Travel award for health research revamped for sustainability

A travel scholarship to further medical knowledge and foster research collaborations has been revamped with sustainability in mind.

Sir John Logan Campbell reading a book
The Sir John Logan Campbell Medical Trust has funded travel to further health research for more than 50 years. Pictured is Sir John Logan Campbell in the early 1900s. Photo: Auckland Libraries Heritage Collections 5-2596

A long-running travel research scholarship has been redesigned and relaunched with sustainability in mind.

For more than 50 years, until Covid-19 led to lockdowns, the Sir John Logan Campbell Medical Trust promoted international travel to further health research for early career researchers and doctoral students.

Over this period, hundreds of staff and students were enabled to attend overseas conferences, workshops and meetings to further medical knowledge and foster research collaborations.

However, in 2020, the Sir John Logan Campbell Medical Trust suspended its travel grants for the first time due to the pandemic.

Now, in 2024, the Sir John Logan Campbell Medical Committee along with the Faculty of Medical and Health Sciences decided, in the interests of sustainability, to relaunch the travel grants, with fewer grants available for longer periods.

Prior to Covid-19, the trust offered up to 20 travel awards per annum compared with up to five awards of $10,000 to $25,000 available annually now.

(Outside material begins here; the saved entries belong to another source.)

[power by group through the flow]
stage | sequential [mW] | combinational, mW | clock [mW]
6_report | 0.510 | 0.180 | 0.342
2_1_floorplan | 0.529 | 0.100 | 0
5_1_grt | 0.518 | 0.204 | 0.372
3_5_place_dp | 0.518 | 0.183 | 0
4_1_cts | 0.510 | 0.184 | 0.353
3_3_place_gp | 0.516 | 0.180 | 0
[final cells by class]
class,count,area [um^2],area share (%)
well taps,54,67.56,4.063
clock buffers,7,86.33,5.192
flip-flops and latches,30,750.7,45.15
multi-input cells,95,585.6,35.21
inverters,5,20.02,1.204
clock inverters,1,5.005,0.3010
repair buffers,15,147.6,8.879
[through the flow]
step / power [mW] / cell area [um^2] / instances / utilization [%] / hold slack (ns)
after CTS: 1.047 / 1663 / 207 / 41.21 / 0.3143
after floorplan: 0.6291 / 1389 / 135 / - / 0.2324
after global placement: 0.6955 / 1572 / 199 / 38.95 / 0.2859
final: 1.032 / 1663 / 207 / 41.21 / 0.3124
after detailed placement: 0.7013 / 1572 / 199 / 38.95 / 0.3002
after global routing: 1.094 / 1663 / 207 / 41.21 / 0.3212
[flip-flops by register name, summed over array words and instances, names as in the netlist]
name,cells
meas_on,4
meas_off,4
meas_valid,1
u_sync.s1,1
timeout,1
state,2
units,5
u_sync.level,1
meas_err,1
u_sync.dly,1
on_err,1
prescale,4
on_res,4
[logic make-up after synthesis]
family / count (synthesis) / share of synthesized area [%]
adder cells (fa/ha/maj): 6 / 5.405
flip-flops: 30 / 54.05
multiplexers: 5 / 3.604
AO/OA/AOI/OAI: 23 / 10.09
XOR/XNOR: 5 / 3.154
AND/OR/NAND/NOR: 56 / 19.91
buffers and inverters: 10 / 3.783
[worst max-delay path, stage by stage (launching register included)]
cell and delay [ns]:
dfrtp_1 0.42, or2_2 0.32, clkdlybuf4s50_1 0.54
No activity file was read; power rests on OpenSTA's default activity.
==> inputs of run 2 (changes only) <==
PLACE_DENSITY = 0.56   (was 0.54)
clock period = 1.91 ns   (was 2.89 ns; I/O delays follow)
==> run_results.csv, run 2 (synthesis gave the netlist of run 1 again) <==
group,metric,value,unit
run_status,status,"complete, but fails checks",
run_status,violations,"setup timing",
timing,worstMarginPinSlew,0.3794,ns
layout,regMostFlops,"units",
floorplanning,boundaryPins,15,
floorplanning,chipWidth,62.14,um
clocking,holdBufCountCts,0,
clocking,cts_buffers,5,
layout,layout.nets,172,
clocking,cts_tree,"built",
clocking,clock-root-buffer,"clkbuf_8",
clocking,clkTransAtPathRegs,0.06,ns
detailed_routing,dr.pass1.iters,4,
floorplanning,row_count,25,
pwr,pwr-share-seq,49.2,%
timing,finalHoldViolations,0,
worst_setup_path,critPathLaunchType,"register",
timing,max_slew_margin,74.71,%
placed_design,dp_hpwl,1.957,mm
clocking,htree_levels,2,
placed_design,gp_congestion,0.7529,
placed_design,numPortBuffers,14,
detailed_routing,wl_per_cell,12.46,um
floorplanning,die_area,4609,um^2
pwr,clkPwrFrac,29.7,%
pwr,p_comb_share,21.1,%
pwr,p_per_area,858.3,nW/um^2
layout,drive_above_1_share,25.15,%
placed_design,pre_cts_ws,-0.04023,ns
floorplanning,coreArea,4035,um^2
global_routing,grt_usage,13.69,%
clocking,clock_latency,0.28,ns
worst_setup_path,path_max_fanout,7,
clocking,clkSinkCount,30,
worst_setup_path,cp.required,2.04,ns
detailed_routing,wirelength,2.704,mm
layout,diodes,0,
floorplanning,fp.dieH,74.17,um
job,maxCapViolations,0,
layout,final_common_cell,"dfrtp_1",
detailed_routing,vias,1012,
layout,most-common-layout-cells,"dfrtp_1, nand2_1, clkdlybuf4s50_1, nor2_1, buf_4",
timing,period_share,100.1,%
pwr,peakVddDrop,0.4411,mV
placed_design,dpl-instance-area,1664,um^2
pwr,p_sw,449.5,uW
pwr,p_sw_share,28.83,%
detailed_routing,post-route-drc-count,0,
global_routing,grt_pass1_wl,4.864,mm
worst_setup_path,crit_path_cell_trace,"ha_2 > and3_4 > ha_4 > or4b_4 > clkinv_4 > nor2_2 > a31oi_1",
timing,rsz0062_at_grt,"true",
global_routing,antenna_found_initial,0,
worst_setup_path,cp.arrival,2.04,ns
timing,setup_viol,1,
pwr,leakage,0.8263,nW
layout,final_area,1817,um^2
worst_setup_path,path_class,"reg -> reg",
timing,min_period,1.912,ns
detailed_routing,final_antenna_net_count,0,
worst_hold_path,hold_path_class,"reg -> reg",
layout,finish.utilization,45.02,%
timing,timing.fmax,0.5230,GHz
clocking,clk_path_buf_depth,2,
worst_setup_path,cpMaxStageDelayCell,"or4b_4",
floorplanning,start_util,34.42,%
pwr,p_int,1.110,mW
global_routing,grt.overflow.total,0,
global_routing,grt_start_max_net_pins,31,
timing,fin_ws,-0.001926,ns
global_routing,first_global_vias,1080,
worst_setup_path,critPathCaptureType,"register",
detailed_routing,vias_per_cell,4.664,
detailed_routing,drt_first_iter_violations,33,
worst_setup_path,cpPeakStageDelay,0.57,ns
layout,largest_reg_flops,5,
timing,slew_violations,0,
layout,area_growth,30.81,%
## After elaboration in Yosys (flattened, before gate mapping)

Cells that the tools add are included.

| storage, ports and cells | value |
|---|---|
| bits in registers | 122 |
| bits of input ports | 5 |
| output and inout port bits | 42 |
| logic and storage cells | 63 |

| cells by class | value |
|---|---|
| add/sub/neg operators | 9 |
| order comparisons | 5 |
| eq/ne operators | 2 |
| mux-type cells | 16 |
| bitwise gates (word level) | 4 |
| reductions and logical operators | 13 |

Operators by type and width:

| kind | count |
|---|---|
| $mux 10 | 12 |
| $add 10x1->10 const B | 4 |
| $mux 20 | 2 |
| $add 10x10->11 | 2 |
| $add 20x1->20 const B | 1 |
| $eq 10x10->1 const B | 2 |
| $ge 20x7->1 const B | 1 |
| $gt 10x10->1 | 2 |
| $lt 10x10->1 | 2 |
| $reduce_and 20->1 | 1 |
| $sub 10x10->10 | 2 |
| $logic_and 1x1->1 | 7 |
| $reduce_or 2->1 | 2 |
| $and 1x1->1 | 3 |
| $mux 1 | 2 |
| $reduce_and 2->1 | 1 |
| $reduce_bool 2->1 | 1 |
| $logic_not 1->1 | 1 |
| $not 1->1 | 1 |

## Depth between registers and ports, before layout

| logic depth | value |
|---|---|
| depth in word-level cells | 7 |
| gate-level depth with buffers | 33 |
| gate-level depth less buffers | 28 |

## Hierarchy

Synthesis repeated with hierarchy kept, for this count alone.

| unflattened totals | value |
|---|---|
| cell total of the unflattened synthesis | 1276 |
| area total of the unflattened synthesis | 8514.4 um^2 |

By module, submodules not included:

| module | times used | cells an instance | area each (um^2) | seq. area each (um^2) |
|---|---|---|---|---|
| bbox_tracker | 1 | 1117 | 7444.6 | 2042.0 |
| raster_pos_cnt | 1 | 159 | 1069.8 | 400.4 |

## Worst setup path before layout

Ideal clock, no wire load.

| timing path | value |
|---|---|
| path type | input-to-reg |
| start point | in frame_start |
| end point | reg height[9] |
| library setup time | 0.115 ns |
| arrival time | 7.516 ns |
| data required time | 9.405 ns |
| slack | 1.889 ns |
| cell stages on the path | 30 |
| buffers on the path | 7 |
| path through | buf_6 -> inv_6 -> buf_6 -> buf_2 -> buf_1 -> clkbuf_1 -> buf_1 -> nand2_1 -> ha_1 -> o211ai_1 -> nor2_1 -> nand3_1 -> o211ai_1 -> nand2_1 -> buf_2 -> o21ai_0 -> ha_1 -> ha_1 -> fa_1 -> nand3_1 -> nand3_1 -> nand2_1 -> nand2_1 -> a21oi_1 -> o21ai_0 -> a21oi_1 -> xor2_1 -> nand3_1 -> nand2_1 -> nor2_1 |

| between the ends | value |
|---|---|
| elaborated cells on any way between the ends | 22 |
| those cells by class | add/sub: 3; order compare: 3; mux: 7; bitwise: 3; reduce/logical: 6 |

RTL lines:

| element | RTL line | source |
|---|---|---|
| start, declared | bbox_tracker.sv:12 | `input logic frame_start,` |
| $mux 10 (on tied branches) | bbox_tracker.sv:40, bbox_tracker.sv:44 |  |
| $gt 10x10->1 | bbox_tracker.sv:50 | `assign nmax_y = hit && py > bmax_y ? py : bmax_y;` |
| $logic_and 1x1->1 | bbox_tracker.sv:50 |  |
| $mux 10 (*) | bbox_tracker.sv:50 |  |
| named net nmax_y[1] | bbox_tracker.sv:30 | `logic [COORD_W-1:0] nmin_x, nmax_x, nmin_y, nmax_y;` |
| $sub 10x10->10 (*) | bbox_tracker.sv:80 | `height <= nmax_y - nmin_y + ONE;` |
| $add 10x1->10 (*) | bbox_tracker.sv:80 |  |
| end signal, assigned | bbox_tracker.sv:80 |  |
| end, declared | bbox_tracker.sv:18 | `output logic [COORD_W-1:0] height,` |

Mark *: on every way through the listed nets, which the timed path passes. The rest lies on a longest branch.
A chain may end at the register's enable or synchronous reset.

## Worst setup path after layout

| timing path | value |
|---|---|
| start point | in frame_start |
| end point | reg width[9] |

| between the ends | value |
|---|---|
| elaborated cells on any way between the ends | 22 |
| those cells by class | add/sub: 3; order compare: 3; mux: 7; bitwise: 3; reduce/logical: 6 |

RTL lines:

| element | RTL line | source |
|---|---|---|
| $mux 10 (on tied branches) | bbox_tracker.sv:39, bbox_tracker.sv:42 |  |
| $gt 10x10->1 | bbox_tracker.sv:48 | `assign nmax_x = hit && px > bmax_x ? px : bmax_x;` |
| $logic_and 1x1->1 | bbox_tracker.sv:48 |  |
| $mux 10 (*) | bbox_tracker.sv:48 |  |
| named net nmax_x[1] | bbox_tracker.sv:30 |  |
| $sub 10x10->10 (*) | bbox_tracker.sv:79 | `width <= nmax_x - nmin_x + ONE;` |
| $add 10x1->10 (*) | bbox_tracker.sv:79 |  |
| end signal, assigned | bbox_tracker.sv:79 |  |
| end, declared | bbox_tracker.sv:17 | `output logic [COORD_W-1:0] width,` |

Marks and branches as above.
`config.mk`:
```
export PLATFORM = sky130hd
export DESIGN_NAME = uart_rx
export DESIGN_NICKNAME = d
export VERILOG_FILES = /design/src/rtl/uart_rx.sv
export SDC_FILE = /design/constraint.sdc
export NUM_CORES = 1
export LEC_CHECK = 0
export CAP_MARGIN = 20
export CELL_PAD_IN_SITES_DETAIL_PLACEMENT = 1
export CELL_PAD_IN_SITES_GLOBAL_PLACEMENT = 1
export CORE_ASPECT_RATIO = 2
export CORE_UTILIZATION = 52
export DETAILED_ROUTE_END_ITERATION = 10
export DONT_BUFFER_PORTS = 1
export HOLD_SLACK_MARGIN = 0.05
export PLACE_DENSITY = 0.79
export SETUP_SLACK_MARGIN = 0.15
export SYNTH_ARGS = -nofsm -noshare
export SYNTH_HDL_FRONTEND = slang
export SYNTH_HIERARCHICAL = 1
export SYNTH_SLANG_ARGS = --single-unit
```
`constraint.sdc`:
```
create_clock -name i_clk -period 4.14 [get_ports i_clk]
set_input_delay 0.621 -clock i_clk [delete_from_list [all_inputs] [get_ports i_clk]]
set_output_delay 0.621 -clock i_clk [all_outputs]
set_load 0.005 [all_outputs]
```
`src/rtl/uart_rx.sv`:
```
// uart_rx: 8N1 UART receiver with a 2-flop input synchroniser, break handling
// and a show-ahead byte FIFO; framing errors and overruns are one-cycle pulses.
module fifo #(
    parameter int Width = 8,
    parameter int Depth = 4
) (
    input  logic             clk,
    input  logic             rst_n,
    input  logic             write,
    input  logic [Width-1:0] wdata,
    input  logic             read,
    output logic [Width-1:0] rdata,
    output logic             full,
    output logic             empty
);
    localparam int AW = Depth > 1 ? $clog2(Depth) : 1;
    localparam logic [AW:0] FullCount = (AW + 1)'(Depth);
    localparam logic [AW-1:0] LastPtr = AW'(Depth - 1);

    logic [Width-1:0] mem [Depth];
    logic [AW-1:0]    wr_ptr;
    logic [AW-1:0]    rd_ptr;
    logic [AW:0]      count;
    logic             do_wr;
    logic             do_rd;

    // full/empty come from registered state, so a same-cycle pop never frees a slot for the write
    assign full  = count == FullCount;
    assign empty = count == '0;
    assign do_wr = write && !full;
    assign do_rd = read && !empty;
    assign rdata = mem[rd_ptr];

    always_ff @(posedge clk) begin
        if (do_wr) mem[wr_ptr] <= wdata;
    end

    always_ff @(posedge clk or negedge rst_n) begin
        if (!rst_n) begin
            wr_ptr <= '0;
            rd_ptr <= '0;
            count  <= '0;
        end else begin
            if (do_wr) wr_ptr <= wr_ptr == LastPtr ? '0 : wr_ptr + AW'(1);
            if (do_rd) rd_ptr <= rd_ptr == LastPtr ? '0 : rd_ptr + AW'(1);
            if (do_wr && !do_rd) count <= count + (AW + 1)'(1);
            else if (!do_wr && do_rd) count <= count - (AW + 1)'(1);
        end
    end
endmodule

module uart_rx #(
    parameter int FifoDepth   = 4,
    parameter int BaudCycBits = 16
) (
    input  logic                   i_clk,
    input  logic                   i_rst_n,
    input  logic [BaudCycBits-1:0] c_baud_cyc,
    input  logic                   i_rx,
    output logic                   o_busy,
    output logic                   o_frame_err,
    output logic                   o_overrun,
    output logic                   o_fifo_empty,
    input  logic                   i_fifo_read,
    output logic [7:0]             o_fifo_rdata
);
    typedef enum logic [2:0] {IDLE, START, DATA, STOP, BRK} state_t;

    state_t                 state;
    state_t                 state_nx;
    logic [1:0]             sync;
    logic                   rx_s;
    logic [BaudCycBits-1:0] cyc_cnt;
    logic [BaudCycBits-1:0] cyc_nx;
    logic [2:0]             bit_cnt;
    logic [2:0]             bit_nx;
    logic [7:0]             data;
    logic [7:0]             data_nx;
    logic                   tick;
    logic                   wr;
    logic                   fifo_full;
    logic                   frame_err_nx;
    logic                   overrun_nx;

    assign rx_s   = sync[1];
    assign o_busy = state != IDLE;

    always_ff @(posedge i_clk or negedge i_rst_n) begin
        if (!i_rst_n) begin
            sync        <= 2'b11;
            state       <= IDLE;
            cyc_cnt     <= '0;
            bit_cnt     <= '0;
            data        <= '0;
            o_frame_err <= 1'b0;
            o_overrun   <= 1'b0;
        end else begin
            sync        <= {sync[0], i_rx};
            state       <= state_nx;
            cyc_cnt     <= cyc_nx;
            bit_cnt     <= bit_nx;
            data        <= data_nx;
            o_frame_err <= frame_err_nx;
            o_overrun   <= overrun_nx;
        end
    end

    always_comb begin
        state_nx     = state;
        cyc_nx       = cyc_cnt;
        bit_nx       = bit_cnt;
        data_nx      = data;
        wr           = 1'b0;
        frame_err_nx = 1'b0;
        overrun_nx   = 1'b0;
        tick         = state != IDLE && cyc_cnt == '0;
        if (state != IDLE && !tick) cyc_nx = cyc_cnt - BaudCycBits'(1);
        case (state)
            IDLE: begin
                if (!rx_s) begin
                    state_nx = START;
                    cyc_nx   = c_baud_cyc >> 1;
                end
            end
            START: begin
                if (tick) begin
                    state_nx = rx_s ? IDLE : DATA;
                    cyc_nx   = c_baud_cyc;
                    bit_nx   = '0;
                end
            end
            DATA: begin
                if (tick) begin
                    data_nx = {rx_s, data[7:1]};
                    cyc_nx  = c_baud_cyc;
                    bit_nx  = bit_cnt + 3'd1;
                    if (bit_cnt == 3'd7) state_nx = STOP;
                end
            end
            STOP: begin
                // leaving mid stop bit lets the next start edge be seen as early as possible
                if (tick) begin
                    wr           = rx_s && !fifo_full;
                    overrun_nx   = rx_s && fifo_full;
                    frame_err_nx = !rx_s;
                    state_nx     = rx_s ? IDLE : BRK;
                end
            end
            BRK: begin
                if (rx_s) state_nx = IDLE;
            end
            default: state_nx = IDLE;
        endcase
    end

    fifo #(
        .Width(8),
        .Depth(FifoDepth)
    ) u_fifo (
        .clk  (i_clk),
        .rst_n(i_rst_n),
        .write(wr),
        .wdata(data),
        .read (i_fifo_read),
        .rdata(o_fifo_rdata),
        .full (fifo_full),
        .empty(o_fifo_empty)
    );
endmodule

```
==> impl_metrics.py <==
metrics = {
    "run_status": {
        "status": "finished clean",
    },
    "timing": {
        "setup_tns_ns": 0,
        "hold_viol": 0,
        "setup_viol_count_final": 0,
        "post-route-period-util_pct": 83.1,
        "relSlewSlack_pct": 50.2,
        "worstMarginPinSlew_ns": 0.746,
        "rsz0062_at_grt": "no",
        "max_freq_mhz": 291,
        "final.setup_skew_ns": 0.00532,
        "maxSlewViolCount": 0,
        "period_minus_slack_ns": 3.44,
    },
    "placement": {
        "place_congestion": 0.890,
        "place_area_mm2": 0.00364,
        "port_buffers": 0,
        "dp_hpwl_mm": 5.44,
    },
    "worst_setup_path": {
        "start_kind": "flip-flop",
        "arrival_ns": 3.70,
        "rr_worst_depth": 14,
        "end_kind": "flip-flop",
        "worstPathRequired_ns": 4.40,
        "reg2reg_slack_ns": 0.70,
        "r2r_start": "cyc_cnt[0]",
        "timing.rr.end": "u_fifo/count[2]",
        "cp_slowest_stage_delay_ns": 0.44,
        "path_cells": "inv_1 > ha_1 > nor2b_1 > nand3_1 > nor4b_1 > inv_1 > nor3_1 > nor2b_2 > ha_1 > inv_1 > fa_1 > xor2_1 > nor2_1 > xor2_1",
        "cpMostUsedCell": "inv_1",
        "cp_max_fo": 7,
        "slowest_stage": "nor4b_1",
        "crit_type": "flip-flop to flip-flop",
    },
    "drt": {
        "wl_per_cell_um": 21.6,
        "route.detailed.drc": 0,
        "drtAntennaViolNets": 0,
        "drt_iter0_drc": 51,
        "route.vias.total": 2325,
        "drt_pre_antenna_iters": 4,
        "avgViaCountPerCell": 6.18,
        "wirelength_mm": 8.13,
    },
    "finish": {
        "final_util_pct": 59.8,
        "diodes": 0,
        "area_growth_pct": 10.2,
        "final_cell_area_mm2": 0.00396,
        "drive_gt1_share_pct": 19.4,
        "nets": 314,
    },
    "synthesis": {
        "synth_xor_area_share_pct": 2.44,
        "yosys.area.top_type_share_pct": 27.2,
        "syn_nets": 313,
        "yosys.area_share.simple_pct": 13.4,
        "seq_area_frac_synth_pct": 55.4,
        "ys_async_sr_fraction_pct": 56.2,
        "synth_commonest_cells": "dfrtp_1, edfxtp_1, a21oi_1",
        "yosysTopAreaCell": "dfrtp_1",
        "synth_compound_area_share_pct": 10.1,
        "synth_fa_ha_area_share_pct": 4.04,
        "synth_edf_count": 32,
        "yosys_register_bits": 73,
        "synthCells": 282,
        "post-synth-top-count-cell": "dfrtp_1",
        "synth_cell_type_count": 57,
        "synth.area.top_cells": "dfrtp_1, edfxtp_1, mux4_2, ha_1, mux2_4",
        "mappedNetlistArea_mm2": 0.00359,
        "syn_avg_cell_area_um2": 12.7,
        "ys_warn_count": 6,
        "synthFlopType": "dfrtp_1",
        "synthMuxAreaShare_pct": 11.0,
        "synth_top_family_by_area": "simple AND/OR/NAND/NOR gates",
    },
    "global_route": {
        "antenna_found_initial": 0,
        "grt_pass1_vias": 2595,
        "grt_max_degree": 40,
        "grt_use_total_pct": 25.8,
        "overflow": 0,
        "grt_pass1_wl_mm": 13.1,
    },
    "pwr": {
        "pwr_density_cell_mw_per_mm2": 588,
        "power.ir.vdd_worst_v": 0.000427,
        "leakagePower_nw": 1.49,
    },
    "cts": {
        "clkLatencyLatePin_ns": 0.33,
        "tritoncts": "yes",
        "clock_sinks": 73,
        "cts-root-buf": "clkbuf_16",
        "h-tree-depth": 3,
        "clk_path_buf_depth": 2,
        "cts-buffers-inserted": 9,
        "clkTransAtPathRegs_ns": 0.06,
    },
    "min_path": {
        "hp-class": "input port to async pin",
    },
    "floorplanning": {
        "die_h_um": 120,
        "die_w_um": 60.8,
        "core_region_area_mm2": 0.00662,
        "fp.dieArea_mm2": 0.00726,
        "initial_utilization_pct": 54.2,
        "rows": 42,
        "ioPinCount": 32,
    },
    "job": {
        "cap_violations": 0,
    },
}
[power by group]
group	internal, mW	switching (mW)	total (mW)
clock network	0.465	0.292	0.758
logic	0.278	0.237	0.515
registers	0.855	0.198	1.05
total	1.60	0.728	2.33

The awards have been restructured to reflect the University’s changing values, in particular, for more sustainable travel practices.

Professor Trevor Sherwin, Associate Dean Postgraduate Research Faculty of Medical and Health Sciences

The revamped Sir John Logan Campbell Travelling Fellowships will allow research staff and students to undertake substantive travel internationally and be based overseas for a period of up to three months to pursue a concentrated and extended period of study.

“These new awards recognise the need for more intensive and extended research collaborations with our international colleagues, which will accentuate advances in research in Aotearoa,” says Professor Trevor Sherwin, Associate Dean (Postgraduate Research) at in the Faculty of Medical and Health Sciences at Waipapa Taumata Rau, University of Auckland.

“The awards have been restructured to reflect the University’s changing values, in particular, for more sustainable travel practices and the need to optimise the purpose and outputs of travel undertaken on the University’s behalf,” Trevor says.

Surgeon, merchant and mayor of Auckland city, Sir John Logan Campbell willed that his residuary estate be invested and distributed annually “for the relief of distress, alleviation of suffering and education thereof”.  

John Duncan, chair of the Medical Trust, says “The trustees are pleased to resume a reshaped and substantial programme of travel grants to further medical knowledge for the benefit of all New Zealanders.”